====== MATERIAL FOR THIS TASK ======
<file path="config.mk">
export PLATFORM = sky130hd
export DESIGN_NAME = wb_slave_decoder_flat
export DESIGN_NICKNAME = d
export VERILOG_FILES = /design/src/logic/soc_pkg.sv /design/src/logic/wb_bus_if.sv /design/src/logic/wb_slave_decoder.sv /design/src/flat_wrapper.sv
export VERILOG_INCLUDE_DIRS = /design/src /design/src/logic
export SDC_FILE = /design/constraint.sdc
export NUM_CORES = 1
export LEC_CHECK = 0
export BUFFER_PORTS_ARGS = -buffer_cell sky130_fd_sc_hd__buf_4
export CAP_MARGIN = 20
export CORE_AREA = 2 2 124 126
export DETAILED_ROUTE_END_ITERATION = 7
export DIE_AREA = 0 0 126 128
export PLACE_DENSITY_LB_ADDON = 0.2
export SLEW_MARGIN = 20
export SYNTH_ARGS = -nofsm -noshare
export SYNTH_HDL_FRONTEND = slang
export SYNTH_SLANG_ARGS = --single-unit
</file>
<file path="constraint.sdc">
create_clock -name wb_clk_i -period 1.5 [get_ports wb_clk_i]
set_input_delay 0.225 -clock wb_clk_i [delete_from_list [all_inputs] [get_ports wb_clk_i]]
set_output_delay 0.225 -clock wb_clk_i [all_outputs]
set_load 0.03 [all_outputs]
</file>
======
====== MATERIAL FOR THIS TASK ======
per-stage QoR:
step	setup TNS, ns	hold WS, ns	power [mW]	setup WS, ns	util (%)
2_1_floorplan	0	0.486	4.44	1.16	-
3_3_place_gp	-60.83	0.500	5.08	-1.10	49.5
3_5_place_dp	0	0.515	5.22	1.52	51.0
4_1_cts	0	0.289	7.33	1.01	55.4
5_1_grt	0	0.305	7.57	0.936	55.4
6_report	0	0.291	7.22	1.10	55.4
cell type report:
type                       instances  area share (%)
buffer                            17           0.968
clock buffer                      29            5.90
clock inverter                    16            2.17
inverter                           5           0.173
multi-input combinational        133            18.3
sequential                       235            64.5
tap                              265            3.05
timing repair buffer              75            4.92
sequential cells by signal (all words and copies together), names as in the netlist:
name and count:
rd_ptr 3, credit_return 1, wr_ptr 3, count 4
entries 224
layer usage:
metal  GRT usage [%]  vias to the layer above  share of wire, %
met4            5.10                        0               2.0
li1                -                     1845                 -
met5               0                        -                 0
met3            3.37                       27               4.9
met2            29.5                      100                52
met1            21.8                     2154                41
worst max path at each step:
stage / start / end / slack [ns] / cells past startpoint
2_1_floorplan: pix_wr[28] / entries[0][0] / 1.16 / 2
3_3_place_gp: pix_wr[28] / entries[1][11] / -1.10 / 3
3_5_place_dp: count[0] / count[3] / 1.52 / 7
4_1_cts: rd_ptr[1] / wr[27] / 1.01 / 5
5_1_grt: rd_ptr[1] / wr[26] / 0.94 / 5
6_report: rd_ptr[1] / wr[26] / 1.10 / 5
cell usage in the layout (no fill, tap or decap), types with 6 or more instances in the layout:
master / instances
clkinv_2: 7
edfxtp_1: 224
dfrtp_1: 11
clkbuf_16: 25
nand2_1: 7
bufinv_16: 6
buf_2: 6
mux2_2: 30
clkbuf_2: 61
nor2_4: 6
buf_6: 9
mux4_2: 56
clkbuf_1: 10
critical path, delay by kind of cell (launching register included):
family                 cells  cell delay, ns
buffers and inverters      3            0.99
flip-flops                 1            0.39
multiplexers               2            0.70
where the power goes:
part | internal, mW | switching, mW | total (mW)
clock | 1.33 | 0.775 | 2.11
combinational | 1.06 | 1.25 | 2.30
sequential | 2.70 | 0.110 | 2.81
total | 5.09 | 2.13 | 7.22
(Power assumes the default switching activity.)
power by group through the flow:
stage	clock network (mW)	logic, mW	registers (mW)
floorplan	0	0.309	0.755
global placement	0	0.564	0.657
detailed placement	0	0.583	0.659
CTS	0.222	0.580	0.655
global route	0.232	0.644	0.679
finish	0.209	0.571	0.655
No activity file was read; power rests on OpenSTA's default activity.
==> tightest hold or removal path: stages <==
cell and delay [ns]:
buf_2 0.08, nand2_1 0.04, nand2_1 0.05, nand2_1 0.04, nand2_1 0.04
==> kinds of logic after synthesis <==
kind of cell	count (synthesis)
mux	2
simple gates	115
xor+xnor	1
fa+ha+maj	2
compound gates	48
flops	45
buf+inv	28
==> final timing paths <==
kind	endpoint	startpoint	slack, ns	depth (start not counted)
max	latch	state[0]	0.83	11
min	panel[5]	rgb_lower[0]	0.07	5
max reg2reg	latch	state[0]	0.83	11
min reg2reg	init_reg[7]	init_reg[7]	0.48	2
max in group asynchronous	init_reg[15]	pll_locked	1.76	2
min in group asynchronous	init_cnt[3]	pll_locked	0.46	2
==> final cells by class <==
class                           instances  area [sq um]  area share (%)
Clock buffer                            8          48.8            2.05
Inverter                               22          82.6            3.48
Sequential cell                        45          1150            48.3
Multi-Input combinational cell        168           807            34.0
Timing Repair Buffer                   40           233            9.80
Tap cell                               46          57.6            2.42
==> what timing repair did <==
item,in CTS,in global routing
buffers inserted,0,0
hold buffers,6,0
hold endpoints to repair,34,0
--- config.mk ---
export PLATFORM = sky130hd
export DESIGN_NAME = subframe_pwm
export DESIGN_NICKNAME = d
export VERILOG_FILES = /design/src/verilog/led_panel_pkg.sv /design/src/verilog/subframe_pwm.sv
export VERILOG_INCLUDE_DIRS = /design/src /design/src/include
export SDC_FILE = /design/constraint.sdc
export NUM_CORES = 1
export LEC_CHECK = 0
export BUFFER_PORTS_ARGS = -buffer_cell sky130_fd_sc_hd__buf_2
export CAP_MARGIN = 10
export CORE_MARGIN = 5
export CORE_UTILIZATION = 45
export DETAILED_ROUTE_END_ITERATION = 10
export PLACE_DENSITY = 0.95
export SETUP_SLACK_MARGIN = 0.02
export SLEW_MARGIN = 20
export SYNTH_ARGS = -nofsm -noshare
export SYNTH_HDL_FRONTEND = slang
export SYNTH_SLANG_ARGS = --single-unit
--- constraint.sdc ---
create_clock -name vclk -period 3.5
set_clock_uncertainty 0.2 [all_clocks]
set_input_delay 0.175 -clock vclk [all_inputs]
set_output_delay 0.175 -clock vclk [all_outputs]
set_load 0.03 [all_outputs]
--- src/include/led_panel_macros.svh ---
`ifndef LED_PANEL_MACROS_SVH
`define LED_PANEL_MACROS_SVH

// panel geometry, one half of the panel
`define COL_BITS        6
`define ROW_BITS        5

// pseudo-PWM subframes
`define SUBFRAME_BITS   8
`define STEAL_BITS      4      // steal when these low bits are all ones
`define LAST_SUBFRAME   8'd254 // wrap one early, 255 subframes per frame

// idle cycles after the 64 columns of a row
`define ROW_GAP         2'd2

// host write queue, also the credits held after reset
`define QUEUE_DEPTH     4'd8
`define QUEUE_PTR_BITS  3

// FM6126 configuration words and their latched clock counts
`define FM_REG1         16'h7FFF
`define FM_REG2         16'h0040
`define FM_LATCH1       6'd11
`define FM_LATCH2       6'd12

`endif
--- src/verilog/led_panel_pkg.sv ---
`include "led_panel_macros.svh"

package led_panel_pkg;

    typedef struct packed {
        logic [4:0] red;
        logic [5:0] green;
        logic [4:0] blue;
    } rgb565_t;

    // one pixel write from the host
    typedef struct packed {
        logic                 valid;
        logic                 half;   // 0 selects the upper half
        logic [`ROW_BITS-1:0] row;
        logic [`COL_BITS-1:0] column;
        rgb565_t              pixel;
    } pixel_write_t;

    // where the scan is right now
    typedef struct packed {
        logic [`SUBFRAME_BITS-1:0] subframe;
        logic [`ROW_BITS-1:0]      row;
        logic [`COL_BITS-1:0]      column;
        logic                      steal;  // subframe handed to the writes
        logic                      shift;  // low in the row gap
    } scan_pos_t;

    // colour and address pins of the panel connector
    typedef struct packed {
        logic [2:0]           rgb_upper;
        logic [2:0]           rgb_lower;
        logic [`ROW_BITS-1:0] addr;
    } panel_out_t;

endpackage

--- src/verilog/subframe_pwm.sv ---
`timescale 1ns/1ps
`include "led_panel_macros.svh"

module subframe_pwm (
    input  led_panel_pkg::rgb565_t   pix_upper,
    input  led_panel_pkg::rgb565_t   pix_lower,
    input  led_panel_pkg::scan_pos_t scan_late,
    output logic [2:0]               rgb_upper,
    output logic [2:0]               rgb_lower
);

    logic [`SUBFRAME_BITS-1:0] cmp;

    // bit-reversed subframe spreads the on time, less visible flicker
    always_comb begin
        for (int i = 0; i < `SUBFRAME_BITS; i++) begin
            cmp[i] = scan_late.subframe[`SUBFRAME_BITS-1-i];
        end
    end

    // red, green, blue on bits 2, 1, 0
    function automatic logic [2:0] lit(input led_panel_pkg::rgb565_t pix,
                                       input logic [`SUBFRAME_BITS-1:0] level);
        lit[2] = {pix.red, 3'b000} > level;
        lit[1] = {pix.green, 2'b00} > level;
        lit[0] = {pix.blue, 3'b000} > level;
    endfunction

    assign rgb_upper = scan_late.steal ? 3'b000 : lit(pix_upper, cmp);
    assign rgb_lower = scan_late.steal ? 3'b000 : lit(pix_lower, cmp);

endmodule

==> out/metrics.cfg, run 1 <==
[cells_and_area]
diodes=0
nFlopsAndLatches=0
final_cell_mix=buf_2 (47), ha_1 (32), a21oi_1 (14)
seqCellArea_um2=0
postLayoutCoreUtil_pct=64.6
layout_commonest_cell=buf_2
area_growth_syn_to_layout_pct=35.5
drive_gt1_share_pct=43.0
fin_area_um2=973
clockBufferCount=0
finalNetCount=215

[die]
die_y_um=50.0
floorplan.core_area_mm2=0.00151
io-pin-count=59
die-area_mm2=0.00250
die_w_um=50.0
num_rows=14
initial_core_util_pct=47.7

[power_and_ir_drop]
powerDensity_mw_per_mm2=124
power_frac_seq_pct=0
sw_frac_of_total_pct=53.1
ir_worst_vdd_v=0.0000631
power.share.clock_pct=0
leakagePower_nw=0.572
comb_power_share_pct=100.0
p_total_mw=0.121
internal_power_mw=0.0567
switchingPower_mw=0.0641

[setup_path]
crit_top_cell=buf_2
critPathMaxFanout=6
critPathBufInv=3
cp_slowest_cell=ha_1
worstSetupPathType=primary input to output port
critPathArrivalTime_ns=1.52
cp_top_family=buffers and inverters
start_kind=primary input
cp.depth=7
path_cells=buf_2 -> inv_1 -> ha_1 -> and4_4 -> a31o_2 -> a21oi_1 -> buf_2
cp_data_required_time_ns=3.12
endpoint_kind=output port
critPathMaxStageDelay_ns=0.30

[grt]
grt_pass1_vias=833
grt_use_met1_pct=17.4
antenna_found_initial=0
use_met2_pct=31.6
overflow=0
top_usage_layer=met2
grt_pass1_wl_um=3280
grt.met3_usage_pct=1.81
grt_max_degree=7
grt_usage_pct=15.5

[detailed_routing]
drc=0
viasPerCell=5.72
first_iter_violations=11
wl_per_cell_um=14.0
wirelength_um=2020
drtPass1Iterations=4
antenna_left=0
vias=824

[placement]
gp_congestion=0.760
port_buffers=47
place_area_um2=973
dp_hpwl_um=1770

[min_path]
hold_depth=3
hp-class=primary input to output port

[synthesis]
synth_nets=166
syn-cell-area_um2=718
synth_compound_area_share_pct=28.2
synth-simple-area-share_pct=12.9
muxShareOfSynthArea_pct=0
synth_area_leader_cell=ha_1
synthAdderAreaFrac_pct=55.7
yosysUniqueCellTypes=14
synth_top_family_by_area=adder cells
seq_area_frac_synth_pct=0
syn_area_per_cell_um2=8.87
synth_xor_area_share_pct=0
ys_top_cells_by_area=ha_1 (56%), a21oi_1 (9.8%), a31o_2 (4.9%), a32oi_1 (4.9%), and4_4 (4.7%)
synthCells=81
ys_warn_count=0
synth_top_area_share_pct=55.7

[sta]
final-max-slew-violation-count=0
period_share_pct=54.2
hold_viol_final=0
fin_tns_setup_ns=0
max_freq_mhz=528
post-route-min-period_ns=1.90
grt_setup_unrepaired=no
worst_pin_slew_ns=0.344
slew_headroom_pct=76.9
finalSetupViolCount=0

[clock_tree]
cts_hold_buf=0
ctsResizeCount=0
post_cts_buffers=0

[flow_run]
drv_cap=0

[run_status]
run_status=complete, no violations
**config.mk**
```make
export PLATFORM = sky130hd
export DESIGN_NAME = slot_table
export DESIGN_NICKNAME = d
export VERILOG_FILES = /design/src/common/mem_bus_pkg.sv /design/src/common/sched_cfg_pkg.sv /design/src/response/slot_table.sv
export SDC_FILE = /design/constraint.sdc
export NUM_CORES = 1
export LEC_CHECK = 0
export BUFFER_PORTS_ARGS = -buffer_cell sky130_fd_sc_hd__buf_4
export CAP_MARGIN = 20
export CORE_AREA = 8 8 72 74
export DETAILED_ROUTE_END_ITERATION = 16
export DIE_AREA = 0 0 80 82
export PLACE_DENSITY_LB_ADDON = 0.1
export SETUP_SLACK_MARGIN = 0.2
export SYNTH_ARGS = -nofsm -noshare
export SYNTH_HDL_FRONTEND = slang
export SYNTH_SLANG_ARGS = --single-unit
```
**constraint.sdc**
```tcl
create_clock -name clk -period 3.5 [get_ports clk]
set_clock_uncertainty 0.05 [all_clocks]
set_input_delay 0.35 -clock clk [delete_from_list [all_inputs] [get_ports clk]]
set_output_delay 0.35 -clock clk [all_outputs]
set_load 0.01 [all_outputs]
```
======
====== MATERIAL FOR THIS TASK ======
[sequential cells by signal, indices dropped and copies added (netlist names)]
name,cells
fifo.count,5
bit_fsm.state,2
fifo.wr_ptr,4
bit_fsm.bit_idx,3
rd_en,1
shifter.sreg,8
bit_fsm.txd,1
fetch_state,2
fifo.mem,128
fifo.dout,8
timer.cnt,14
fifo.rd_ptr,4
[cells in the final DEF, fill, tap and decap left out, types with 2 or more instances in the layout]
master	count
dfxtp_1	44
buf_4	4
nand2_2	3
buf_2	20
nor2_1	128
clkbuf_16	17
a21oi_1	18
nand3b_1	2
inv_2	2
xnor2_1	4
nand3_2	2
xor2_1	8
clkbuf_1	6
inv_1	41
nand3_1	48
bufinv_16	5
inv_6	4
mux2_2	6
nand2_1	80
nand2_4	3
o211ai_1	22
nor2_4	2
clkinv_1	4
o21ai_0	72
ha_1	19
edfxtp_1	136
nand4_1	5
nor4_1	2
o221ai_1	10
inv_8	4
======
WORK REQUEST – Only lines holding the string "step" are wanted; gather each one from the entries above.

ANSWER TO THIS TASK –
step	setup TNS, ns	hold WS, ns	power [mW]	setup WS, ns	util (%)
worst max path at each step:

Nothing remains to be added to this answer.